Had a psychiatrist note that I "appear to have trichotillomania", she said it wasn't an issue because my hair is thick enough to hide it. Thanks Ma'am. But yeah, not exactly the same but close enough and I do pick at my scalp a lot with it too. I don't know whether this is recommended but one thing I do to reduce the damage is pull at the hair but not pull it out. I guess you could do similar with your skin? Like, rub the spot but try not to pick it? Of course it doesn't always work but sometimes it does, and damage reduction is never a bad thing. :)
You’re welcome. I don’t believe you’re ever as alone as you believe you are. I hope those things work for you.
Omw cipherseven that actually sounds like a good idea I will definitely try it!!
b13, you could see a psychologist about it and just tell your mom you have to talk to one because you feel like there is bothering you a lot lately. Have you ever tried to stop and if you did did you have this obsession or struggle to do it again and you can't just "stop" it's normally a sign but if you want to know more here is a great video about is https://youtu.be/jFxoT3coHas I really hope you get help because it usually starts when you hit puberty and then it gets worse, I send you love
Thank you! I'm going to make clay and keep my hands busy. I was afraid I won't find someone with almost the same ocd but now I know, I'm not alone. Thank you.

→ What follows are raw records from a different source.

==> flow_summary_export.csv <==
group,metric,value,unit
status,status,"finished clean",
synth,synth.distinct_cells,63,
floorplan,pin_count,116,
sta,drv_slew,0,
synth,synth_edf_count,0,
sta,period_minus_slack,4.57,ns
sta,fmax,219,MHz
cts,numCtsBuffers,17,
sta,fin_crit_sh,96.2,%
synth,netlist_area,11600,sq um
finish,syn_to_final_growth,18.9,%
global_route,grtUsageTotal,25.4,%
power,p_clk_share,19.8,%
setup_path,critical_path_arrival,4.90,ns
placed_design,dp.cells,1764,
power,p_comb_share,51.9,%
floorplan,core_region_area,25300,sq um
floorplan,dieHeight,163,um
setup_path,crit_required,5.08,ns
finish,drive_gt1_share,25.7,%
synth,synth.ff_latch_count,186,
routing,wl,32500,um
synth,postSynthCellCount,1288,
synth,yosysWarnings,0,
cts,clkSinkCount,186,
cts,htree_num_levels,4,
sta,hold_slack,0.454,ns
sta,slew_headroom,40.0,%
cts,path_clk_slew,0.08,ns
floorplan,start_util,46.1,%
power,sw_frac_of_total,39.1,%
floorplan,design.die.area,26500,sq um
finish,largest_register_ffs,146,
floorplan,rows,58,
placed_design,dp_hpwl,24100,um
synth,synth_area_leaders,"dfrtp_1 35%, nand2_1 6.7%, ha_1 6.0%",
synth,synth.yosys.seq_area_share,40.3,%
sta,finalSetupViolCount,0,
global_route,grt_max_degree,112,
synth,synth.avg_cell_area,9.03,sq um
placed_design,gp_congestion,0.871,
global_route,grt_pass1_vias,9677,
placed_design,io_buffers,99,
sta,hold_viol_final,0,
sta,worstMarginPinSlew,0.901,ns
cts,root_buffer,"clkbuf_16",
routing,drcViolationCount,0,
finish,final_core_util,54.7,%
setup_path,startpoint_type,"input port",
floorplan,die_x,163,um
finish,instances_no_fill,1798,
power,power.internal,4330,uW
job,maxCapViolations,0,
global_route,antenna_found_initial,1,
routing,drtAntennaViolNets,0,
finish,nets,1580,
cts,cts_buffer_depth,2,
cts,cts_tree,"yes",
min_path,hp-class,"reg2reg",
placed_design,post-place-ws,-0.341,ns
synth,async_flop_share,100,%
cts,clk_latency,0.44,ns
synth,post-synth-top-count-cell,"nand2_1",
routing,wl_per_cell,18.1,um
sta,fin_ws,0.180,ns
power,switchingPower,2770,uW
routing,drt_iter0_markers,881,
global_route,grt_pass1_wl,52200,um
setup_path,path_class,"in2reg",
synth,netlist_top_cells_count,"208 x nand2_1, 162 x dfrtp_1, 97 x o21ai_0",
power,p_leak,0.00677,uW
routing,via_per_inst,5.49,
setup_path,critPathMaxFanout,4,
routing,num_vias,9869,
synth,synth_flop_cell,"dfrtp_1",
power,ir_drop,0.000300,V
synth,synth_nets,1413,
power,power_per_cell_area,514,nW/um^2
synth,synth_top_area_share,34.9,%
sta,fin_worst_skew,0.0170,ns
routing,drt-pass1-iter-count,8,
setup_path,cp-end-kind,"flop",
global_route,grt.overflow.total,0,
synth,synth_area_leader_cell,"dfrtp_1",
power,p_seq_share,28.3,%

So I haven’t been diagnosed and I’m not convinced it’s compulsive but I am CONSTANTLY biting, picking, ripping the skin around my nails. I do bite my nails too but I find myself always biting at the skin. I don’t know if it’s compulsive I just always realise I’m doing it once I’ve already started. I’ll pull my cuticles too. They bleed and burn and hurt a lot and there’s been times I’ve had to use plasters. I read it’s called dermatophagia but again I’m not sure if I actually have it. My mum thinks it’s just a bad habit.
Also b13 if you see a psycholigist, just show her your nails and tell her how you feel when you do it. Stress relief? Boredom? Both?

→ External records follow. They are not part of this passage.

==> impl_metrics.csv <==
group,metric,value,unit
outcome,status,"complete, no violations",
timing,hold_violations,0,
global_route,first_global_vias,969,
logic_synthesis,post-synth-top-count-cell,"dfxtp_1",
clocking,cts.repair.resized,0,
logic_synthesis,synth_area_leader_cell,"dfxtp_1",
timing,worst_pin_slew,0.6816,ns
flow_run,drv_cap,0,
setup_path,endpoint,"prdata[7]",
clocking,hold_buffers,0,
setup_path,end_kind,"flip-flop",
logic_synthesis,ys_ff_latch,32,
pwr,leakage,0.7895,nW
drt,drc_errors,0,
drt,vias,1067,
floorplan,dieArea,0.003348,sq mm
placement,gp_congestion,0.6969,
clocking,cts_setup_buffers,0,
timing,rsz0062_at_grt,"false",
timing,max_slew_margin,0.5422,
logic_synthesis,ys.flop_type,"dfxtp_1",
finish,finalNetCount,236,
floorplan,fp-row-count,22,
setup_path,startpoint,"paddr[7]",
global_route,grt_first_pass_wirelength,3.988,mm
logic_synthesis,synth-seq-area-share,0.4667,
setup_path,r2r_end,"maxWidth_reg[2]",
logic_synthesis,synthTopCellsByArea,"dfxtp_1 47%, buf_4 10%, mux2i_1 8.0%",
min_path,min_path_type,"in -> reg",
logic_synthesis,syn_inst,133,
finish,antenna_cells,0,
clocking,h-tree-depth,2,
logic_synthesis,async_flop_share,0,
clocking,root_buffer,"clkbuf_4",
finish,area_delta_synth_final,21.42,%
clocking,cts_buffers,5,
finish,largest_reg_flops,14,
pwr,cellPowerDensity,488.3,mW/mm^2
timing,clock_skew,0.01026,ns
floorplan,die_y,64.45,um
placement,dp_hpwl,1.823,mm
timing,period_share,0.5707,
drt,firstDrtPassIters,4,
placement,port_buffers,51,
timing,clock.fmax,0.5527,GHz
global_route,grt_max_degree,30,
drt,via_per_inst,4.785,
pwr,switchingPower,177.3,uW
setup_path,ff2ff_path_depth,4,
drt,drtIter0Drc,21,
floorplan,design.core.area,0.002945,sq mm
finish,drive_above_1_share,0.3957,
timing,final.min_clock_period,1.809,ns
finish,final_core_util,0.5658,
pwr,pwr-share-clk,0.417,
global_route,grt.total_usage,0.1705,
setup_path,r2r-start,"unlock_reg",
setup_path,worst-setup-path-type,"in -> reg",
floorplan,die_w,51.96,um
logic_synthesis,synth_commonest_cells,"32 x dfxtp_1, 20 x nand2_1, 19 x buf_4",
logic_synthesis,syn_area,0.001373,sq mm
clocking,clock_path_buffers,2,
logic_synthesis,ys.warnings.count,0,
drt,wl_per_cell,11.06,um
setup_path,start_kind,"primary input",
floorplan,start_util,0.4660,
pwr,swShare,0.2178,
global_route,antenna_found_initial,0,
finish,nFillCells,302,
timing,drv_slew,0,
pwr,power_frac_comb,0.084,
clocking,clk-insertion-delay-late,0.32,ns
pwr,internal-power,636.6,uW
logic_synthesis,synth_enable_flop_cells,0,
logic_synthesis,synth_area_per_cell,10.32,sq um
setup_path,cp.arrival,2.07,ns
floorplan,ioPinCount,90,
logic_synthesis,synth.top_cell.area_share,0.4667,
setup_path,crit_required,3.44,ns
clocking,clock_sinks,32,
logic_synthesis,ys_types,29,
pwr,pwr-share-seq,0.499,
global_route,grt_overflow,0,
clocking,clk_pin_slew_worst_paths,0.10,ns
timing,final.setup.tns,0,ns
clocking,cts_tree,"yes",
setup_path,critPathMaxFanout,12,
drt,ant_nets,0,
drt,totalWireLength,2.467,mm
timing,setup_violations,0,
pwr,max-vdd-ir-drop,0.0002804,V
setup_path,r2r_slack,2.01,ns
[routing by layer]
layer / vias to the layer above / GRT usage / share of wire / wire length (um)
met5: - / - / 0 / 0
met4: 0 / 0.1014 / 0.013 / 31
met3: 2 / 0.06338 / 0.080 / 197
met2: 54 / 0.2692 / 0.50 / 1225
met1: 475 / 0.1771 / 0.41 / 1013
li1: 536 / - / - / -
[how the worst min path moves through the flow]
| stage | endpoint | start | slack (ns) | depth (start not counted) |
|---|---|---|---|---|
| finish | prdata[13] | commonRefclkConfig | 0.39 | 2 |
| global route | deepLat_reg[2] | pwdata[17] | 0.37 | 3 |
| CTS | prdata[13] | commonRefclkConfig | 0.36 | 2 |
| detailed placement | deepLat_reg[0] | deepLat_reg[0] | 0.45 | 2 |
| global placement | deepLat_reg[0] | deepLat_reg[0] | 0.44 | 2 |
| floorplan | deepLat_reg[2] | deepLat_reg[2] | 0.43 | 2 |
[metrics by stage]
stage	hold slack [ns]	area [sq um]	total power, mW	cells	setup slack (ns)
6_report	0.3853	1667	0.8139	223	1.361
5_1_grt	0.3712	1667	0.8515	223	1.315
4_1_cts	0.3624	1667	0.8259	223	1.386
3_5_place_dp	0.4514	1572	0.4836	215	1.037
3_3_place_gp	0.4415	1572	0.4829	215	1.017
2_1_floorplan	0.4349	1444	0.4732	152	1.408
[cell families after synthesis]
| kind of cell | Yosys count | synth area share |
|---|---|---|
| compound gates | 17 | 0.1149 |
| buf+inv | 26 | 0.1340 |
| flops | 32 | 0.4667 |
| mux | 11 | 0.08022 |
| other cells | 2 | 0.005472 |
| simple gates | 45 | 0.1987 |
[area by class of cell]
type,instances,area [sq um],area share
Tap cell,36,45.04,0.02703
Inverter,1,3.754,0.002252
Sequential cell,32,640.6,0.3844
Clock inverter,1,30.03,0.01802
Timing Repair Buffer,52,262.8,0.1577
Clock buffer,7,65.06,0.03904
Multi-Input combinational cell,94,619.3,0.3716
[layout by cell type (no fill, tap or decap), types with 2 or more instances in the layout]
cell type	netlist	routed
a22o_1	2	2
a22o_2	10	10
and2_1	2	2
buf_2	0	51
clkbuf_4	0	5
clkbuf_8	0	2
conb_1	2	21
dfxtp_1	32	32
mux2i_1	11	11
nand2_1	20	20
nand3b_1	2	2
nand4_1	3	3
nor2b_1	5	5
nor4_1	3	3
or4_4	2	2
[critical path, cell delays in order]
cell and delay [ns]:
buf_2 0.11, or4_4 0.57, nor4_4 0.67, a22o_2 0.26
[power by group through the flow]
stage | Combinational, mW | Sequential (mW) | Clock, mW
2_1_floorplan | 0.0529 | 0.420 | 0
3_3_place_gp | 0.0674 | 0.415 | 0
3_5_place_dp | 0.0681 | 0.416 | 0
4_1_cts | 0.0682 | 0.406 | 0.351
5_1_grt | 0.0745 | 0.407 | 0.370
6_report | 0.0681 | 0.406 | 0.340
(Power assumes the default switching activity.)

Hey! I suffer with Anxiety, OCD and depression. I'm really struggling with my OCD, I feel like I need to wash my hands more, I'm biting my nails down as far as I can and I feel like I constantly need to be touching things that make me cringe such as carpets with both hands and i can't cope with it because it's every minute. The main thing I have to do is grind all my nails on the carpet and I get intrusive thoughts to do this every minute and it’s really making me upset. Does anyone else get this? Is there any advice anyone has?
Hey everyone!! So I’ve been diagnosed with moderate ocd. Sometimes when a new symptom arises with my ocd, I don’t how to combat it. Since I have ocd, sometimes I get scared that it might mean somethings else. So basically I have this weird thing where I need to pull my hair or rip it out. I thought it was trichotillomania but I’m not sure. I was gonna talk about it in therapy today but I forgot. When this happens I usually get a feeling in my scalp where I have to pull or rip my hair out to feel better. It is weird. Sometimes I don’t need to pull my hair out, I can get that satisfaction just from tugging of it and feeling the hair being tugged . The feeling of needing to pull my hair even shows up no only on my scalp but my shoulder muscle and I have to pull my hair or stretch it to feel better. I’m not sure if it is Tourette’s. Can someone let me know if they have had this or similar to it. What if so what is it? Is it just plain ocd. Help!!
Hey guys. I'm a young teenager living with severe ocd. But my family tend to make fun of me for it. I have mainly the thoughts, over thinking, and perfectionist. But they won't let me get help. I have SPD. (Skin picking disorder) which has tagged along with my ocd...and I've been doing it for awhile..the worst its ever been, was when I peeled my thumb skin all the way back and u could see everything bc the thoughts said "if you dont than you wont be able to tell if u still have control, who knows u could take this pen and gouge someones eye out" typical thoughts. I just need help..coming to terms with my ocd..and informing my family that it's not getting better.